简体   繁体   English

Apache Spark GraphX java.lang.ArrayIndexOutOfBoundsException

[英]Apache Spark GraphX java.lang.ArrayIndexOutOfBoundsException

I am trying to understand how to work with Spark-GraphX but always have some problems, so maybe somebody could advise me what to read etc. I tried to read Spark documentation and Learning Spark - O'Reilly Media book, but could not find any explanation how much memory we need for dealing with differently sized networks etc. 我试图了解如何使用Spark-GraphX,但始终会遇到一些问题,所以也许有人可以建议我阅读什么,等等。我试图阅读Spark文档和学习Spark-O'Reilly Media图书,但找不到任何内容解释我们处理不同大小的网络等需要多少内存。

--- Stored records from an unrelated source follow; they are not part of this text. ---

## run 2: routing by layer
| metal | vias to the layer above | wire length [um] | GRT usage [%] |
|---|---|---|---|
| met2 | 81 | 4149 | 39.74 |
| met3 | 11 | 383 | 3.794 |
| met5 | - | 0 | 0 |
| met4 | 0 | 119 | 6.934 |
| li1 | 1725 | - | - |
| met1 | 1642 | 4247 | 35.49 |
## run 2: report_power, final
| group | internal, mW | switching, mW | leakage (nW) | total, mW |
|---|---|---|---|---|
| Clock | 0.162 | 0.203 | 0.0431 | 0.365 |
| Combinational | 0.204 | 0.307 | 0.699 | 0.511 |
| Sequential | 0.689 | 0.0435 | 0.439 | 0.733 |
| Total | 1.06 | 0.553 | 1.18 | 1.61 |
===== src/rtl/cnn_acc_pkg.sv =====
// cnn_acc_pkg: shared widths, accumulator state type and helpers for the conv accumulate path
// Ports: none (package) -- provides DEF_IN_WIDTH, DEF_ACC_WIDTH, acc_state_t, clog2, count_at, saturate
package cnn_acc_pkg;
   localparam int DEF_IN_WIDTH  = 14;
   localparam int DEF_ACC_WIDTH = 32;
   typedef enum logic {IDLE, RUN} acc_state_t;
   function automatic int clog2(input int n);
      int r;
      r = 0;
      while ((1 << r) < n) r++;
      return r;
   endfunction
   // operands remaining after l pairwise levels (odd leftovers pass through)
   function automatic int count_at(input int n, input int l);
      return (n + (1 << l) - 1) >> l;
   endfunction
   function automatic logic signed [63:0] saturate(input logic signed [63:0] v, input int w);
      logic signed [63:0] hi, lo;
      hi = (64'sd1 <<< (w - 1)) - 64'sd1;
      lo = -hi - 64'sd1;
      return (v > hi) ? hi : (v < lo) ? lo : v;
   endfunction
endpackage


===== src/rtl/adder_tree_level.sv =====
// adder_tree_level: one registered pairwise-add level of the signed adder tree
// Ports: clk, rst (async, active-high); valid/first/last/bias sideband in, data (N_IN x W_IN packed signed);
//        valid_q/first_q/last_q/bias_q registered sideband, sum_q (ceil(N_IN/2) x (W_IN+1) packed signed)
module adder_tree_level
   import cnn_acc_pkg::*;
#(
   parameter int N_IN  = 2,
   parameter int W_IN  = DEF_IN_WIDTH,
   parameter int B_W   = DEF_ACC_WIDTH,
   localparam int N_OUT = (N_IN + 1) / 2,
   localparam int W_OUT = W_IN + 1
) (
   input  logic                   clk,
   input  logic                   rst,
   input  logic                   valid,
   input  logic                   first,
   input  logic                   last,
   input  logic [B_W-1:0]         bias,
   input  logic [N_IN*W_IN-1:0]   data,
   output logic                   valid_q,
   output logic                   first_q,
   output logic                   last_q,
   output logic [B_W-1:0]         bias_q,
   output logic [N_OUT*W_OUT-1:0] sum_q
);
   logic [N_OUT*W_OUT-1:0] sum;
   for (genvar k = 0; k < N_IN / 2; k++) begin : g_pair
      assign sum[k*W_OUT +: W_OUT] = W_OUT'($signed(data[2*k*W_IN +: W_IN]))
                                   + W_OUT'($signed(data[(2*k+1)*W_IN +: W_IN]));
   end
   // odd leftover is sign-extended so every slot of the next level has the same width
   if (N_IN % 2 != 0) begin : g_odd
      assign sum[(N_OUT-1)*W_OUT +: W_OUT] = W_OUT'($signed(data[(N_IN-1)*W_IN +: W_IN]));
   end
   always_ff @(posedge clk or posedge rst)
      if (rst) begin
         valid_q <= 1'b0;
         first_q <= 1'b0;
         last_q  <= 1'b0;
         bias_q  <= '0;
         sum_q   <= '0;
      end else begin
         valid_q <= valid;
         first_q <= first;
         last_q  <= last;
         bias_q  <= bias;
         sum_q   <= sum;
      end
endmodule


===== src/rtl/adder_tree_acc.sv =====
// adder_tree_acc: pipelined signed adder tree with multi-beat accumulator, bias, rounding shift and saturation
// Ports: clk, rst (async, active-high); in_valid/in_first/in_last beat framing; input_numbers (NUM_INPUTS x IN_WIDTH
//        packed signed); bias (ACC_WIDTH signed, taken with group start); sum_output (OUT_WIDTH signed);
//        data_valid one-cycle result pulse; sat_flag result was clamped
module adder_tree_acc
   import cnn_acc_pkg::*;
#(
   parameter int NUM_INPUTS = 27,
   parameter int IN_WIDTH   = DEF_IN_WIDTH,
   parameter int OUT_WIDTH  = 14,
   parameter int ACC_WIDTH  = DEF_ACC_WIDTH,
   parameter int SHIFT      = 0
) (
   input  logic                           clk,
   input  logic                           rst,
   input  logic                           in_valid,
   input  logic                           in_first,
   input  logic                           in_last,
   input  logic [NUM_INPUTS*IN_WIDTH-1:0] input_numbers,
   input  logic [ACC_WIDTH-1:0]           bias,
   output logic [OUT_WIDTH-1:0]           sum_output,
   output logic                           data_valid,
   output logic                           sat_flag
);
   localparam int LEVELS    = clog2(NUM_INPUTS);
   localparam int SUM_WIDTH = IN_WIDTH + LEVELS;
   // half-LSB rounding constant; the inner guard keeps the shift amount legal when SHIFT=0
   localparam logic signed [ACC_WIDTH:0] RND =
      (ACC_WIDTH+1)'((SHIFT > 0) ? (64'sd1 <<< (SHIFT > 0 ? SHIFT - 1 : 0)) : 64'sd0);
   for (genvar l = 0; l < LEVELS; l++) begin : g_lvl
      localparam int N = count_at(NUM_INPUTS, l);
      localparam int W = IN_WIDTH + l;
      logic                                          s_valid, s_first, s_last;
      logic [ACC_WIDTH-1:0]                          s_bias;
      logic [count_at(NUM_INPUTS, l + 1)*(W+1)-1:0]  s_sum;
      logic                                          v_in, f_in, e_in;
      logic [ACC_WIDTH-1:0]                          b_in;
      logic [N*W-1:0]                                d_in;
      if (l == 0) begin : g_src
         assign {v_in, f_in, e_in, b_in, d_in} = {in_valid, in_first, in_last, bias, input_numbers};
      end else begin : g_src
         assign {v_in, f_in, e_in, b_in, d_in} = {g_lvl[l-1].s_valid, g_lvl[l-1].s_first,
                                                  g_lvl[l-1].s_last, g_lvl[l-1].s_bias, g_lvl[l-1].s_sum};
      end
      adder_tree_level #(.N_IN(N), .W_IN(W), .B_W(ACC_WIDTH)) u_level (
         .clk(clk), .rst(rst), .valid(v_in), .first(f_in), .last(e_in), .bias(b_in), .data(d_in),
         .valid_q(s_valid), .first_q(s_first), .last_q(s_last), .bias_q(s_bias), .sum_q(s_sum)
      );
   end
   logic                        t_valid, t_first, t_last;
   logic [ACC_WIDTH-1:0]        t_bias;
   logic [SUM_WIDTH-1:0]        t_sum;
   logic signed [ACC_WIDTH-1:0] t_ext, acc, acc_nxt;
   acc_state_t                  state, state_nxt;
   logic                        res_valid, res_valid_nxt;
   logic signed [ACC_WIDTH:0]   rnd;
   logic signed [63:0]          wide, clamp;
   assign {t_valid, t_first, t_last, t_bias, t_sum} = {g_lvl[LEVELS-1].s_valid, g_lvl[LEVELS-1].s_first,
                                                       g_lvl[LEVELS-1].s_last, g_lvl[LEVELS-1].s_bias,
                                                       g_lvl[LEVELS-1].s_sum};
   assign t_ext = ACC_WIDTH'($signed(t_sum));
   // a group (re)starts on any beat seen in IDLE, or on a first beat mid-group
   always_comb begin
      state_nxt     = state;
      acc_nxt       = acc;
      res_valid_nxt = 1'b0;
      if (t_valid) begin
         acc_nxt       = (state == IDLE || t_first) ? $signed(t_bias) + t_ext : acc + t_ext;
         state_nxt     = t_last ? IDLE : RUN;
         res_valid_nxt = t_last;
      end
   end
   always_ff @(posedge clk or posedge rst)
      if (rst) begin
         state     <= IDLE;
         acc       <= '0;
         res_valid <= 1'b0;
      end else begin
         state     <= state_nxt;
         acc       <= acc_nxt;
         res_valid <= res_valid_nxt;
      end
   // one guard bit so the rounding add cannot wrap before the shift
   assign rnd   = ($signed({acc[ACC_WIDTH-1], acc}) + RND) >>> SHIFT;
   assign wide  = 64'(rnd);
   assign clamp = saturate(wide, OUT_WIDTH);
   always_ff @(posedge clk or posedge rst)
      if (rst) begin
         sum_output <= '0;
         data_valid <= 1'b0;
         sat_flag   <= 1'b0;
      end else begin
         data_valid <= res_valid;
         if (res_valid) begin
            sum_output <= clamp[OUT_WIDTH-1:0];
            sat_flag   <= clamp != wide;
         end
      end
endmodule

===== config.mk =====
export PLATFORM = sky130hd
export DESIGN_NAME = adder_tree_acc
export DESIGN_NICKNAME = d
export VERILOG_FILES = /design/src/rtl/cnn_acc_pkg.sv /design/src/rtl/adder_tree_level.sv /design/src/rtl/adder_tree_acc.sv
export SDC_FILE = /design/constraint.sdc
export NUM_CORES = 2
export LEC_CHECK = 0
export CORE_MARGIN = 5
export CORE_UTILIZATION = 50
export CTS_CLUSTER_DIAMETER = 60
export DETAILED_ROUTE_END_ITERATION = 6
export PLACE_DENSITY = 0.84
export SLEW_MARGIN = 0
export SYNTH_ARGS = -nofsm -noshare
export SYNTH_HDL_FRONTEND = slang
export SYNTH_SLANG_ARGS = --single-unit

===== constraint.sdc =====
create_clock -name clk -period 25.9 [get_ports clk]
set_clock_uncertainty 0.2 [all_clocks]
set_input_delay 7.77 -clock clk [delete_from_list [all_inputs] [get_ports clk]]
set_output_delay 7.77 -clock clk [all_outputs]
set_load 0.01 [all_outputs]

==> metrics.md <==
| Metric | Value |
|---|---|
| Status | complete, no violations |
| Logic gate share of total power | 45.7% |
| Critical-path cell list | clkdlybuf4s50_1, clkinvlp_4, buf_4, buf_4, buf_4 |
| Worst slew margin | 30.35% |
| Worst Path Max Fanout | 71 |
| Number of stages on the worst hold path | 0 |
| Cell variety after synth | 67 |
| Top cells by area, synth | dfrtp_1 47%, ha_1 15%, xnor2_1 6.6% |
| RR Endpoint | acc[31] |
| CTS tree | yes |
| Worst VDD drop | 0.05708 mV |
| Internal Power | 0.002981 W |
| Arrival @ worst endpoint | 11.12 ns |
| Post-Syn Area per Cell | 10.80 um^2 |
| Ys flop type | dfrtp_1 |
| Mapped cell area | 35340 um^2 |
| #FFs+latches synth | 668 |
| Switching portion of total power | 36.54% |
| Hold Crit Class | flop to flop |
| Total grt overflow | 0 |
| Rows | 97 |
| Area share of the largest cell type after synthesis | 47.30% |
| Worst Tran Pin Value | 1.038 ns |
| Sequential area share after synthesis | 47.30% |
| FF-to-FF path depth | 13 |
| Final Cycle Share | 41.33% |
| Crit path buf inv count | 5 |
| Vias/cell | 5.340 |
| Design area | 43270 um^2 |
| First-pass GRT wire length | 127100 um |
| Initial Util | 50.47% |
| Synth cell count leaders | 668 x dfrtp_1, 419 x ha_1, 268 x xnor2_1 |
| Routed wire length | 78120 um |
| Core area | 70030 um^2 |
| Share of layout cells above drive strength 1 | 4.635% |
| Pin count of the biggest net entering global routing | 197 |
| Yosys top cell by area | dfrtp_1 |
| Remaining DRCs | 0 |
| Synth Instances | 3272 |
| CTS H-Tree Depth | 3 |
| IO buf count | 430 |
| Fmax | 93.42 MHz |
| Power Density | 108.5 nW/um^2 |
| Worst Path Required | 26.32 ns |
| Endpoint type of the worst setup path | asynchronous set/reset pin |
| Min-Delay Startpoint | g_lvl[2].u_level.bias_q[21] |
| Syn Nets | 4133 |
| Fraction of power consumed by sequential logic | 32.4% |
| Num CTS Buffers | 72 |
| Leak | 19.53 nW |
| DR iter-0 viols | 1293 |
| Startpoint Class | primary input |
| CP delay by family, top | buffers and inverters |
| DR pass1 iterations | 5 |
| Critical path class | primary input to asynchronous set/reset pin |
| Most common cell in the synthesized netlist | dfrtp_1 |
| # nets final | 4625 |
| Syn-to-layout area delta | 22.45% |
| Post-CTS Setup Bufs | 0 |
| Initial antenna violation count | 9 |
| # resized after CTS | 0 |
| CTS sink count | 668 |
| Post-synth EDFFs | 0 |
| Max Root-Sink Buffers | 3 |
| Reg2reg start | g_lvl[4].u_level.first_q |
| Setup TNS | 0 ns |
| Die Height | 275.9 um |
| DIE WIDTH | 275.9 um |
| RePlAce Congestion | 0.9334 |
| GRT Util Overall | 20.50% |
| Worst path max stage delay | 0.80 ns |
| Post-synth ARST share | 100.0% |
| WP depth | 5 |
| Max-cap violations | 0 |
| Final hold vios | 0 |
| CTS root buf | clkbuf_16 |
| Area after DPL | 40840 um^2 |
| Slowest-stage cell, CP | buf_4 |
| CTS clk-pin slew, worst paths | 0.06 ns |
| Clock power share | 21.9% |
| DIE AREA | 76100 um^2 |
| Switching pwr | 0.001716 W |
| Vias in the first global route | 25950 |
| Hold-fix buffers, CTS | 0 |
| Hold endpoint | g_lvl[3].u_level.bias_q[21] |
| Ports | 431 |
| DR WL/cell | 16.40 um |
| RSZ-0062 raised after global routing | no |
| Via count | 25430 |
| Slew Limit Fails | 0 |
| Synth Warn # | 0 |
| CP most frequent cell | buf_4 |
| Worst reg-to-reg setup slack | 22.04 ns |
| Routed Antenna Nets | 0 |
| Final worst path period need | 10.70 ns |
| Clk Latency, worst-skew pair | 0.61 ns |
| Final setup violation count | 0 |
| Post-DP HPWL | 60160 um |
worst max-delay path by stage:
| stage | slack [ns] | start | endpoint |
|---|---|---|---|
| finish | 15.20 | rst | g_lvl[1].u_level.sum_q[105] |
| global route | 14.57 | rst | g_lvl[3].u_level.sum_q[16] |
| CTS | 15.04 | rst | g_lvl[2].u_level.sum_q[60] |
| detailed placement | 14.40 | rst | g_lvl[3].u_level.sum_q[23] |
| global placement | 14.49 | rst | g_lvl[0].u_level.sum_q[132] |
| floorplan | 8.80 | rst | acc[0] |
layout make-up:
cell class                      instances  area [um^2]
Fill cell                            5470        26750
Multi-Input combinational cell       2372        17760
Sequential cell                       668        16720
Timing Repair Buffer                  438         4389
Clock buffer                          100         2133
Tap cell                              940         1176
Inverter                              212        799.5
Clock inverter                         29        294.0
Antenna cell                            3        7.507
through the flow:
stage                     util [%]  std cells  hold WS (ns)  power, W  setup slack (ns)
after floorplan                  -       3272        0.1312  0.003122             8.796
after global placement       58.32       4630        0.1323  0.003588             14.49
after detailed placement     58.32       4630        0.1347  0.003659             14.40
after CTS                    61.78       4759        0.1419  0.004728             15.04
after global routing         61.79       4762        0.1366  0.005062             14.57
final                        61.79       4762        0.1381  0.004697             15.20
layout by cell type, fill, tap and decap left out, types with 37 or more instances in the layout:
cell / count
dfrtp_1: 667
clkdlybuf4s50_1: 430
ha_1: 419
xnor2_1: 268
nor2_1: 225
nand2_1: 223
inv_1: 211
a21oi_1: 208
o21ai_0: 154
nor2b_1: 86
nor3_1: 77
clkbuf_16: 77
a21o_1: 73
nand3_1: 53
a31oi_1: 51
xor2_1: 51
o21a_1: 41
or3_1: 37
kinds of logic (layout without fill, tap and decap cells):
family | after synthesis | count (layout) | share of synthesized area [%]
muxes | 23 | 23 | 0.7399
adders and majority gates | 446 | 446 | 16.36
and+or+nand+nor | 813 | 813 | 10.87
buffers and inverters | 232 | 779 | 2.464
other | 0 | 3 | 0
DFF | 668 | 668 | 47.30
xor gates and xnor gates | 319 | 319 | 7.906
AOI/OAI and AO/OA | 771 | 771 | 14.36
power by group through the flow:
stage                     sequential (W)  combinational [W]  clock (W)
after floorplan                  0.00148            0.00164          0
after global placement           0.00153            0.00206          0
after CTS                        0.00152            0.00215    0.00106
after detailed placement         0.00154            0.00212          0
after global routing             0.00155            0.00241    0.00110
final                            0.00152            0.00215    0.00103
state kept, by name (all words and copies together), names as in the netlist:
| name | cells |
|---|---|
| g_lvl.u_level.sum_q | 443 |
| g_lvl.u_level.bias_q | 160 |
| acc | 32 |
| sum_output | 14 |
| g_lvl.u_level.first_q | 5 |
| g_lvl.u_level.last_q | 5 |
| g_lvl.u_level.valid_q | 5 |
| data_valid | 1 |
| res_valid | 1 |
| sat_flag | 1 |
| state | 1 |
metal layers:
| metal | wire [um] | track usage, % | share of wire [%] |
|---|---|---|---|
| met1 | 32320 | 25.60 | 41 |
| met2 | 39710 | 36.40 | 51 |
| met3 | 4073 | 4.164 | 5.2 |
| met4 | 1972 | 5.625 | 2.5 |
| met5 | 39 | 0 | 0.050 |
No activity file was read; power rests on OpenSTA's default activity.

For my tests I use several example datasets. 对于我的测试,我使用了几个示例数据集。 I run them on 1 master node (~16Gb RAM) from Spark shell: 我从Spark shell在1个主节点(〜16Gb RAM)上运行它们:

./bin/spark-shell --master spark://192.168.0.12:7077 --executor-memory 2900m --driver-memory 10g

And 3-5 workers (1 worker per 1 separate machine, which has 4Gb RAM): 和3-5个工作人员(每1台单独的计算机有1个工作人员,它具有4Gb RAM):

./bin/spark-class org.apache.spark.deploy.worker.Worker spark://192.168.0.12:7077

Then from Spark Shell I run my scala scripts (not compiled): 然后从Spark Shell运行我的Scala脚本(未编译):

:load /home/ubuntu/spark-1.2.1/bin/script.scala

I do not use HDFS yet, just copied the dataset files to each machine (with the same path names of course). 我还没有使用HDFS,只是将数据集文件复制到每台机器上(当然具有相同的路径名)。 On small networks like zachary club or even bigger ~256 Mb networks (after increasing driver-memory parameter) I am able to count triangles, wedges, etc. 在诸如zachary club或什至更大的〜256 Mb网络之类的小型网络上(增加驱动程序内存参数后),我能够计算三角形,楔形等。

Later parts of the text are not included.